限局性前立腺がんに対する一次治療としてのADTと待機療法の生存率は同等 [2008年7月24,31日(VOL.41 NO.30,31) ]
海外の主要医学誌から(Journal Scan)
限局性前立腺がんに対する一次治療としてのアンドロゲン枯渇療法(PADT)に,経過観察を続け必要に応じてADTを行う保存的管理(待機療法)を上回る生存改善効果はないと,米ニュージャージー医科歯科大学のグループがJAMAの7月9日号に発表した。データが不足しているにもかかわらず,限局性前立腺がんの治療として手術,放射線療法,待機療法の代わりにPADTを受ける患者が増えている。同グループは,高齢の限局性前立腺がん患者におけるPADTと生存との関係を評価した。対象は,あらかじめ定められた地域で1992~2002年に限局性前立腺がんと診断された66歳以上の男性のうち,手術または放射線療法を受けていない1万9,271例。2006年まで全死亡を,2004年まで前立腺がん特異的死亡を追跡した。年齢中央値は77歳で,7,867例 (41%)がPADT,1万1,404例が待機療法を受けていた。追跡中の前立腺がんによる死亡は1,560例,全死亡は1万1,045例であった。PADT群は待機療法群と比べて前立腺がん特異的10年生存率が低く(80.1%対82.6%),全体の10年生存率の改善も認められなかった(30.2%対30.3%)。一方,サブ解析では,未分化がんに対するPADTは前立腺がん特異的生存率の改善と関係していた(59.8%対54.3%,P=0.049)。しかし,全生存率の改善は見られなかった(17.3%対15.3%)。 Lu-Yao GL, et al. JAMA 2008; 300: 173-181.
ワクチンでマウスの前立腺がん予防[2008年5月22,29日(VOL.41 NO.21,22)]

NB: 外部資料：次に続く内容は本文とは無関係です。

## config.mk

```make
export PLATFORM = sky130hd
export DESIGN_NAME = kgd_data_regs
export DESIGN_NICKNAME = d
export VERILOG_FILES = /design/src/kgd_pkg.sv /design/src/kgd_data_regs.sv
export SDC_FILE = /design/constraint.sdc
export NUM_CORES = 1
export LEC_CHECK = 0
export BUFFER_PORTS_ARGS = -buffer_cell sky130_fd_sc_hd__buf_2
export CAP_MARGIN = 15
export CORE_MARGIN = 5
export CORE_UTILIZATION = 35
export DETAILED_ROUTE_END_ITERATION = 12
export GPL_TIMING_DRIVEN = 0
export SLEW_MARGIN = 10
export SYNTH_ARGS = -nofsm -noshare
export SYNTH_HDL_FRONTEND = slang
export SYNTH_SLANG_ARGS = --single-unit
```

## constraint.sdc

```tcl
create_clock -name clk -period 2.1 [get_ports clk]
set_input_delay 0.105 -clock clk [delete_from_list [all_inputs] [get_ports clk]]
set_output_delay 0.105 -clock clk [all_outputs]
set_load 0.03 [all_outputs]
```

## src/kgd_pkg.sv

```systemverilog
// Package for the keypad result, DAC input and GPIO data registers.
// Assumes a 16-bit register access port decoded from the serial interface.
package kgd_pkg;
   // Register addresses on the access port
   localparam logic [3:0] KGD_ADDR_RAW = 4'h0; // Raw keypad result
   localparam logic [3:0] KGD_ADDR_STATUS = 4'h1; // Status keypad result
   localparam logic [3:0] KGD_ADDR_PENDING = 4'h2; // Pending keypad result
   localparam logic [3:0] KGD_ADDR_DAC = 4'h3; // DAC input value
   localparam logic [3:0] KGD_ADDR_GPIO = 4'h4; // GPIO pin data
   // Reset values
   localparam logic [15:0] KGD_RST_KEY = 16'h0000; // Keypad registers
   localparam logic [15:0] KGD_RST_DAC = 16'h1000; // DAC register, as a 16-bit word
   localparam logic [7:0] KGD_RST_GPIO = 8'h00; // GPIO output latch
   // Field positions
   localparam int KGD_DAC_LSB = 0; // DAC value in bits 7..0
   localparam int KGD_GPIO_LSB = 8; // GPIO data in bits 15..8
   localparam int KGD_KEYS_PER_COL = 4; // Rows per column
endpackage : kgd_pkg

```

## src/kgd_data_regs.sv

```systemverilog
// Keypad result, DAC input and GPIO data registers of the keypad controller.
// Assumes a scanner delivering one key snapshot per pulse and a decoded register port.
//
// What this block does
// - Key bit index is 4*(col-1)+(row-1).
// - Raw register updates unless column masked.
// - Status bit blocked by key or column mask.
// - Pending ignores key mask; column mask blocks.
// - DAC value in bits 7..0, upper zero.
// - GPIO data in bits 15..8, lower zero.
// - GPIO read returns live pin levels.
// - GPIO write drives output pins only.
// - Writes to keypad results are ignored.
// - Reset clears registers; DAC starts 00H, the low byte of 1000H.
// - Select and enable make a GPIO output.
`timescale 1ns/1ps
module kgd_data_regs
   import kgd_pkg::*;
(
   input wire logic clk,
   input wire logic reset,
   input wire logic ce,
   input wire logic scan_valid,
   input wire logic [15:0] scan_keys,
   input wire logic [15:0] per_key_mask_bit,
   input wire logic [3:0] column_mask_bit,
   input wire logic [7:0] pin_function_select,
   input wire logic [7:0] pin_output_enable,
   input wire logic reg_wr,
   input wire logic reg_rd,
   input wire logic [3:0] reg_addr,
   input wire logic [15:0] reg_wdata,
   output logic [15:0] reg_rdata,
   input wire logic [7:0] pin_in,
   output logic [7:0] pin_out,
   output logic [7:0] pin_oe,
   output logic [7:0] dac_value
);
   // All state of the block, registered as one word
   // Every field freezes together while ce is low
   typedef struct packed {
      logic [15:0] raw;
      logic [15:0] status;
      logic [15:0] pending;
      logic [7:0] dac;
      logic [7:0] gpio_out;
      logic [15:0] rdata;
   } kgd_state_t;

   kgd_state_t state_ff; // Registered state
   kgd_state_t nxt_state; // Next state
   // Decoded mask and direction views of the level inputs
   logic [15:0] col_block; // Keys blocked by their column mask
   logic [7:0] gpio_is_out; // Pins acting as GPIO outputs

   // Spread the four column mask bits over the sixteen key bits
   function automatic logic [15:0] kgd_col_expand(input logic [3:0] cm);
      logic [15:0] r;
      r = '0;
      // Four keys per column, rows counting up
      for (int i = 0; i < 16; i++) begin
         r[i] = cm[i / KGD_KEYS_PER_COL];
      end
      return r;
   endfunction : kgd_col_expand

   // Compose a read word for an address
   function automatic logic [15:0] kgd_read(input logic [3:0] a, input kgd_state_t s, input logic [7:0] pins);
      logic [15:0] r;
      r = '0;
      // Unmapped addresses read as zero
      unique case (a)
         KGD_ADDR_RAW: r = s.raw;
         KGD_ADDR_STATUS: r = s.status;
         KGD_ADDR_PENDING: r = s.pending;
         KGD_ADDR_DAC: r[KGD_DAC_LSB +: 8] = s.dac;
         KGD_ADDR_GPIO: r[KGD_GPIO_LSB +: 8] = pins;
         default: r = '0;
      endcase
      return r;
   endfunction : kgd_read

   // Column mask bit 0 is column 1, holding keys 0..3
   assign col_block = kgd_col_expand(column_mask_bit);
   // Selected as GPIO and enabled as output
   assign gpio_is_out = pin_function_select & pin_output_enable;

   // Next-state logic
   // Starts from the held state, so a field not named below keeps its value
   // Order matters: scan, then pending clear, then pending set, then writes
   always_comb begin
      // Default is hold
      nxt_state = state_ff;
      if (scan_valid) begin
         // A set scan bit means pressed
         for (int i = 0; i < 16; i++) begin
            if (!col_block[i]) begin
               nxt_state.raw[i] = scan_keys[i];
            end
            if (!col_block[i] && !per_key_mask_bit[i]) begin
               nxt_state.status[i] = scan_keys[i];
            end
         end
      end
      // Pending clears on its read; a new press wins over the clear
      if (reg_rd && reg_addr == KGD_ADDR_PENDING) begin
         nxt_state.pending = '0;
      end
      if (scan_valid) begin
         nxt_state.pending = nxt_state.pending | (scan_keys & ~col_block);
      end
      // Writes; keypad result addresses fall through untouched
      // The key results are owned by the scanner; only a read of pending also clears pending
      if (reg_wr) begin
         unique case (reg_addr)
            KGD_ADDR_DAC: nxt_state.dac = reg_wdata[KGD_DAC_LSB +: 8];
            KGD_ADDR_GPIO: begin
               // Only output pins take the written bit
               nxt_state.gpio_out = (state_ff.gpio_out & ~gpio_is_out)
                                  | (reg_wdata[KGD_GPIO_LSB +: 8] & gpio_is_out);
            end
            default: nxt_state.gpio_out = state_ff.gpio_out;
         endcase
      end
      // Read data captured one cycle after the strobe
      // Reads see the state before this edge, so a same-cycle write is not seen yet
      if (reg_rd) begin
         nxt_state.rdata = kgd_read(reg_addr, state_ff, pin_in);
      end
   end

   // State register with clock enable
   // Reset loads constants only; the DAC keeps just the low byte of its reset word
   always_ff @(posedge clk or posedge reset) begin
      if (reset) begin
         state_ff.raw <= KGD_RST_KEY;
         state_ff.status <= KGD_RST_KEY;
         state_ff.pending <= KGD_RST_KEY;
         state_ff.dac <= KGD_RST_DAC[KGD_DAC_LSB +: 8];
         state_ff.gpio_out <= KGD_RST_GPIO;
         state_ff.rdata <= KGD_RST_KEY;
      end else if (ce) begin
         state_ff <= nxt_state;
      end
   end

   // Outputs; data come straight from flip-flops
   // Output enable is decoded live from the level inputs
   assign reg_rdata = state_ff.rdata;
   assign dac_value = state_ff.dac;
   assign pin_out = state_ff.gpio_out;
   assign pin_oe = gpio_is_out;
endmodule : kgd_data_regs

```

# [Yosys cells after proc, flatten, opt, wreduce, memory -nomap -nowiden]
# Cells that the tools add are included.
[op_classes] n_eq_ne=4 bitwise=12 muxes=4 n_reduce_logical=61
[op_table] cell="$reduce_and 3->1" n=22
[op_table] cell="$pmux 8 s4" n=2
[op_table] cell="$mux 16" n=2
[op_table] cell="$and 8x8->8" n=3
[op_table] cell="$logic_not 1->1" n=20
[op_table] cell="$logic_and 1x1->1" n=17
[op_table] cell="$and 16x16->16" n=1
[op_table] cell="$not 16->16" n=1
[op_table] cell="$or 16x16->16" n=1
[op_table] cell="$eq 4x2->1 const B" n=2
[op_table] cell="$not 8->8" n=1
[op_table] cell="$or 8x8->8" n=1
[op_table] cell="$eq 4x1->1 const B" n=1
[op_table] cell="$eq 4x3->1 const B" n=1
[op_table] cell="$logic_not 4->1" n=1
[op_table] cell="$not 1->1" n=4
[op_table] cell="$reduce_and 2->1" n=1
[totals] ff_bits=80 output_inout_bits=40

# [Longest topological paths before layout]
# Gate-level depths: netlist of the first run.
[depth] depth_word=5 mapped_depth=6

# [Worst setup path before layout of the first run]
# OpenSTA, ideal clock, no wires.
[synth_path] kind="input -> register" startpoint="input port reg_addr[0]" endpoint="register with a tool-made name" cell_stages=5 required_ns=1.972 setup_ns=0.128 path_slack_ns=0.689 t_arrival_ns=1.283 cell_sequence="buf_2 > or3b_1 > buf_2 > nor3b_2 > mux2_1"
[synth_rtl] element="start, declared" line="kgd_data_regs.sv:31" source="input wire logic [3:0] reg_addr,"

# [Final worst setup path of the first run]
[layout_path] startpoint="input port reg_addr[2]" endpoint="register state_ff, in the netlist reg_rdata[9]"
[layout_via] elab_chain_cells=2 word_cells_on_any_way=5
[layout_rtl] element="$eq 4x3->1, or another cell as far along" line="kgd_data_regs.sv:72" source="unique case (a)"
[layout_rtl] element="$pmux 8 s4 *" line="kgd_data_regs.sv:72"
[layout_rtl] element="end signal, assigned" line="kgd_data_regs.sv:143" source="state_ff <= nxt_state;"
[layout_rtl] element="end, declared" line="kgd_data_regs.sv:50" source="kgd_state_t state_ff;"
# Every way passes the cells marked *; elsewhere a longest branch is shown, timed or not.
# A chain may end at the register's enable or synchronous reset.

==> results.tsv, run 1 <==
stage	metric	value	unit
timing	final hold viol count	0	
detailed_routing	TritonRoute pass-1 iters	4	
detailed_routing	DR iter-0 viols	87	
clocking	Root Driver	clkbuf_16	
timing	final setup violation count	0	
clocking	post-CTS setup buffers	0	
die	chip width	118	µm
worst_setup_path	critical path's top delay family	simple AND/OR/NAND/NOR gates	
clocking	H-tree depth	3	
clocking	# resized after CTS	0	
timing	final slew viol count	0	
worst_setup_path	crit path max-delay cell type	nor3_1	
placement	RePlAce Congestion	0.840	
worst_setup_path	CP Cell Sequence	buf_2 -> clkbuf_1 -> nor3_1 -> a22oi_1 -> a21oi_1	
cells_and_area	share of layout cells above drive strength 1	0.492	
timing	Fmax achieved	0.682	GHz
grt	GRT Util Overall	0.155	
power_and_ir_drop	maximum VDD drop	0.446	mV
cells_and_area	most frequent cells in the layout	buf_2 (128), dfrtp_1 (80), mux2_2 (49)	
worst_setup_path	Reg2Reg Depth	3	
synth	Synthesized Nets	423	
job	# Max-Cap Violations	0	
synth	Distinct cells, synth	31	
grt	GRT overflow	0	
detailed_routing	Via density	5.01	
worst_setup_path	crit-path max FO	10	
die	# rows	39	
worst_setup_path	CP endpoint kind	flop	
timing	Setup Skew	0.00529	ns
timing	Min Clock Period, post-route	1.47	ns
detailed_routing	Final ANT Viol Nets	0	
timing	Final period util	0.698	
timing	worst-margin pin slew	1.10	ns
power_and_ir_drop	total power	0.00439	W
die	Initial Utilization	0.357	
worst_setup_path	critical path class	in -> reg	
worst_setup_path	startpoint types	input pin	
synth	mapped cell area	4100	µm²
power_and_ir_drop	Leak	2.67	nW
die	die height	118	µm
placement	DP HPWL	8090	µm
placement	Post-Place Setup Slack	0.322	ns
worst_setup_path	slowest stage delay, CP	0.92	ns
cells_and_area	commonest non-fill, non-tap cell in the layout	buf_2	
worst_setup_path	reg-to-reg startpoint	state_ff[61]$_DFFE_PP0P_	
worst_setup_path	Critical Path End	reg_rdata[9]$_DFFE_PP0P_	
worst_setup_path	R2R setup slack	1.08	ns
synth	syn_area_per_cell	12.2	µm²
synth	ys async rst share	1.00	
clocking	CTS Buffer Depth	2	
grt	largest net degree at the start of global routing	38	
timing	RSZ-0062 raised after global routing	no	
die	core area	11500	µm²
worst_setup_path	Critical Path AT	1.72	ns
synth	Post-synth EDFFs	0	
timing	final worst setup slack	0.635	ns
synth	Syn Inst Count	337	
synth	synth warn	0	
clocking	TritonCTS clock tree	built	
grt	first-pass GRT wire length	17500	µm
clocking	Clock transition at path regs	0.06	ns
worst_setup_path	WP buf/inv	2	
cells_and_area	final core utilization	0.467	
clocking	Hold Buf Count CTS	11	
synth	Seq/Total Area, Yosys	0.489	
clocking	clk sinks	80	
worst_setup_path	Reg-to-Reg End	reg_rdata[13]$_DFFE_PP0P_	
detailed_routing	drc violations	0	
cells_and_area	nets	570	
cells_and_area	diode count	0	
synth	Synth top area share	0.489	
synth	Synth area leader	dfrtp_1	
die	die area	14000	µm²
hold_path	Hold Path Class	in -> reg	
detailed_routing	final WL	10700	µm
synth	top area cells in the synthesized netlist	dfrtp_1 (49%), mux2_2 (13%), buf_4 (6.0%)	
timing	Setup TNS Final	0	ns
timing	Slew HR	0.263	
synth	Seq cells post-synth	80	
detailed_routing	post-DR wirelength/cell	17.0	µm
worst_setup_path	Crit. Startpoint	reg_addr[2]	
worst_setup_path	Crit. path cell count	5	
detailed_routing	total number of vias	3153	
die	io pins	126	
grt	vias in the first global route	3474	
synth	ys flop type	dfrtp_1	
run_status	status	finished clean	
clocking	total CTS buffers	9	
power_and_ir_drop	power per cell area	820	nW/µm²
cells_and_area	area delta synth->final	30.6	%
clocking	clk_lat worst skew	0.33	ns
worst_setup_path	CP required	2.35	ns
grt	antenna violations before repair	2	
placement	I/O Buffers	123	
## per-layer routing
layer  GRT usage  part of all wire  wire (µm)  vias up
met3      0.0392             0.047        503       15
met1       0.202              0.44       4650     1563
met5           0            0.0023         25        -
li1            -                 -          -     1497
met4      0.0366             0.013        135        4
met2       0.258              0.50       5350       74
## stage by stage
| step | hold WS [ns] | instance area, µm² | std cells |
|---|---|---|---|
| finish | 0.0104 | 5350 | 629 |
| CTS | 0.000271 | 5350 | 629 |
| detailed placement | 0.189 | 4940 | 605 |
| global route | 0.00739 | 5350 | 629 |
| floorplan | 0.238 | 4100 | 337 |
| global placement | 0.323 | 4900 | 603 |
## cells by family (layout without fill, tap and decap cells)
logic type / Yosys count / after routing / share of synthesized area
adder cells (fa/ha/maj): 1 / 1 / 0.00244
flip-flops: 80 / 80 / 0.489
buffers and inverters: 51 / 200 / 0.0803
AND/OR/NAND/NOR: 69 / 69 / 0.121
multiplexers: 72 / 72 / 0.193
AO/OA/AOI/OAI: 64 / 64 / 0.115
## cell type report
| type | instances | area, µm² |
|---|---|---|
| fillers | 1094 | 6120 |
| clock buffers | 9 | 225 |
| multi-input cells | 206 | 1770 |
| repair buffers | 136 | 773 |
| inverters | 3 | 15.0 |
| clock inverters | 4 | 72.6 |
| well taps | 143 | 179 |
| flip-flops and latches | 80 | 2000 |
| plain buffers | 48 | 318 |
## flip-flops by register name, summed over array words and instances (netlist names), named ones only
| signal | cells |
|---|---|
| dac_value | 8 |
| state_ff | 48 |
| reg_rdata | 16 |
## worst min path at each step
stage	start	to	slack [ns]	depth (start not counted)
floorplan	scan_keys[0]	state_ff[32]$_DFFE_PP0P_	0.24	1
global placement	reg_wdata[15]	flop	0.32	2
detailed placement	reset	asynchronous set/reset pin	0.19	2
CTS	reg_wdata[2]	dac_value[2]$_DFFE_PP0P_	0.0003	2
global route	reg_wdata[4]	dac_value[4]$_DFFE_PP0P_	0.007	2
finish	reg_wdata[1]	dac_value[1]$_DFFE_PP0P_	0.01	2
## synth_stat cells (2+ instances only)
master and count:
o21ai_0 8, mux2i_1 16, buf_2 5, and2_1 7, nor3b_2 7, inv_1 3
nor2_1 22, nand2_1 3, mux2_1 7, a21oi_1 8, a22oi_1 8, clkbuf_1 9
o22ai_1 8, a22o_1 24, dfrtp_1 80, a2bb2oi_1 8, buf_4 33, mux2_2 49
or3_1 2, nand3b_1 4, and3b_1 16
## worst register-to-register path, cell delays in order, from the launching register on
cell,delay (ns)
dfrtp_1,0.38
mux2_2,0.27
a22oi_1,0.16
a21oi_1,0.09
## power breakdown
part	switching (W)	internal, W
Clock	0.000599	0.00102
Sequential	0.000134	0.00178
Combinational	0.000405	0.000459
Power figures use the tool's default switching activity.
==> inputs of run 2 (changes only) <==
==> constraint.sdc (replaced) <==
create_clock -name clk -period 1.22 [get_ports clk]
set_input_delay 0.061 -clock clk [delete_from_list [all_inputs] [get_ports clk]]
set_output_delay 0.061 -clock clk [all_outputs]
set_load 0.03 [all_outputs]
==> run 2 against run 1 <==
Worst hold slack lost 0.0045 ns. Global-route usage increased by 0.82 points. Largest cell class unchanged. Highest routed layer is now met4. Cell count increased by 3.3%. Routed wire length grew 4.5%.
==> results.tsv, run 2 (same netlist as run 1, synthesis figures left out) <==
stage	metric	value	unit
detailed_routing	drc violations	0	
timing	Fmax achieved	0.851	GHz
die	chip width	118	µm
clocking	total CTS buffers	9	
grt	antenna violations before repair	0	
die	# rows	39	
die	die area	14000	µm²
clocking	clk sinks	80	
timing	Min Clock Period, post-route	1.17	ns
timing	final setup violation count	0	
detailed_routing	total number of vias	3237	
placement	DP HPWL	8240	µm
clocking	Root Driver	clkbuf_16	
cells_and_area	area delta synth->final	37.3	%
detailed_routing	Final ANT Viol Nets	0	
worst_setup_path	crit path max-delay cell type	or3b_1	
power_and_ir_drop	maximum VDD drop	0.820	mV
grt	GRT Util Overall	0.163	
placement	I/O Buffers	123	
timing	RSZ-0062 raised after global routing	no	
timing	Final period util	0.963	
hold_path	hold path start	scan_keys[12]	
grt	largest net degree at the start of global routing	35	
detailed_routing	post-DR wirelength/cell	17.2	µm
worst_setup_path	Reg-to-Reg End	reg_rdata[14]$_DFFE_PP0P_	
job	# Max-Cap Violations	0	
timing	Setup TNS Final	0	ns
worst_setup_path	CP Cell Sequence	buf_2 -> buf_8 -> or3b_1 -> buf_6 -> nor3b_2 -> mux2_1	
timing	final hold viol count	0	
worst_setup_path	R2R setup slack	0.17	ns
timing	Min Hold Slack	0.00590	ns
hold_path	Hold EP	state_ff[44]$_DFFE_PP0P_	
clocking	post-CTS setup buffers	0	
clocking	Clock transition at path regs	0.06	ns
cells_and_area	share of layout cells above drive strength 1	0.487	
placement	RePlAce Congestion	0.751	
worst_setup_path	slowest stage delay, CP	0.37	ns
timing	final slew viol count	0	
die	io pins	126	
clocking	TritonCTS clock tree	built	
detailed_routing	TritonRoute pass-1 iters	4	
clocking	CTS Buffer Depth	2	
worst_setup_path	CP endpoint kind	flop	
worst_setup_path	startpoint types	input pin	
clocking	H-tree depth	3	
die	die height	118	µm
worst_setup_path	reg-to-reg startpoint	state_ff[62]$_DFFE_PP0P_	
cells_and_area	diode count	0	
grt	GRT overflow	0	
grt	vias in the first global route	3568	
power_and_ir_drop	power per cell area	1390	nW/µm²
cells_and_area	flip-flop count of the largest register after layout	48	
timing	Setup Skew	0.00911	ns
timing	worst-margin pin slew	0.618	ns
cells_and_area	most flop-heavy register	state_ff	
power_and_ir_drop	Leak	2.80	nW
detailed_routing	Via density	4.98	
hold_path	Hold Path Class	in -> reg	
die	Initial Utilization	0.357	
worst_setup_path	critical path's top delay family	simple AND/OR/NAND/NOR gates	
hold_path	hold depth	2	
detailed_routing	final WL	11200	µm
worst_setup_path	WP buf/inv	3	
run_status	status	finished clean	
power_and_ir_drop	total power	0.00780	W
timing	Slew HR	0.586	
worst_setup_path	crit-path max FO	10	
worst_setup_path	Critical Path AT	1.38	ns
worst_setup_path	CP required	1.42	ns
grt	first-pass GRT wire length	18500	µm
clocking	clk_lat worst skew	0.33	ns
cells_and_area	most frequent cells in the layout	buf_2 (125), dfrtp_1 (80), mux2_2 (48)	
worst_setup_path	Reg2Reg Depth	3	
detailed_routing	DR iter-0 viols	123	
worst_setup_path	critical path class	in -> reg	
cells_and_area	commonest non-fill, non-tap cell in the layout	buf_2	
cells_and_area	nets	588	
die	core area	11500	µm²
==> run 2: cell count changes in the layout (fill, tap and decap cells not counted), moves of 2 or more <==
cell,before,now
buf_8,0,2
buf_2,128,125
inv_6,0,2
dlygate4sd3_1,11,30
mux2_4,0,2
nor2_2,0,2
buf_6,1,3
clkbuf_1,9,7
nor2_1,22,20
clkbuf_2,0,2
==> run 2: cell type report <==
class	instances	area [µm²]
clock inverters	5	86.3
well taps	143	179
inverters	3	15.0
flip-flops and latches	80	2000
fillers	1084	5840
clock buffers	11	243
repair buffers	155	956
multi-input cells	206	1800
plain buffers	47	347
==> run 2: worst max path at each step <==
stage                                           end        start  cells past startpoint  slack [ns]
after floorplan                                flop  reg_addr[0]                      5       -0.07
after global placement     reg_rdata[9]$_DFFE_PP0P_  reg_addr[2]                      5       -0.47
after detailed placement  reg_rdata[11]$_DFFE_PP0P_  reg_addr[2]                      5       -0.45
after CTS                  reg_rdata[8]$_DFFE_PP0P_  reg_addr[2]                      6        0.03
after global routing                           flop  reg_addr[0]                      6       0.003
final                                          flop  reg_addr[0]                      6        0.05
==> run 2: power by group <==
group / switching, W / internal, W / total (W)
sequential: 0.000224 / 0.00305 / 0.00328
clock: 0.00109 / 0.00187 / 0.00295
combinational: 0.000728 / 0.000845 / 0.00157
==> run 2: through the flow <==
step / area (µm²) / std cells / utilization / worst slack, ns
3_5_place_dp: 4980 / 605 / 0.434 / -0.449
3_3_place_gp: 4940 / 603 / 0.431 / -0.465
5_1_grt: 5630 / 650 / 0.491 / 0.00268
4_1_cts: 5610 / 650 / 0.489 / 0.0334
6_report: 5630 / 650 / 0.491 / 0.0455
2_1_floorplan: 4140 / 337 / - / -0.0732
==> run 2: metal layers <==
metal  share of wire  track usage
met1            0.44        0.215
met2            0.48        0.271
met3           0.065       0.0396
met4          0.0084       0.0366
met5               0            0
==> run 2: what timing repair did <==
action,in CTS,in global routing
gates resized for setup,2,7
endpoints found under the setup margin,20,17
endpoints found under the hold margin,58,0
pin swaps,1,1
hold buffers,30,0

南カリフォルニア大学(USC,ロサンゼルス)ノリス総合がんセンター分子生物学・免疫学・産科婦人科学のW. Martin Kast教授らは,前立腺幹細胞抗原(PSCA)を標的としたワクチンの接種で,遺伝的な前立腺がん発症因子を持つ若齢マウスの90% で発がんを予防できたとCancer Research(2008; 68: 861-869)に発表した。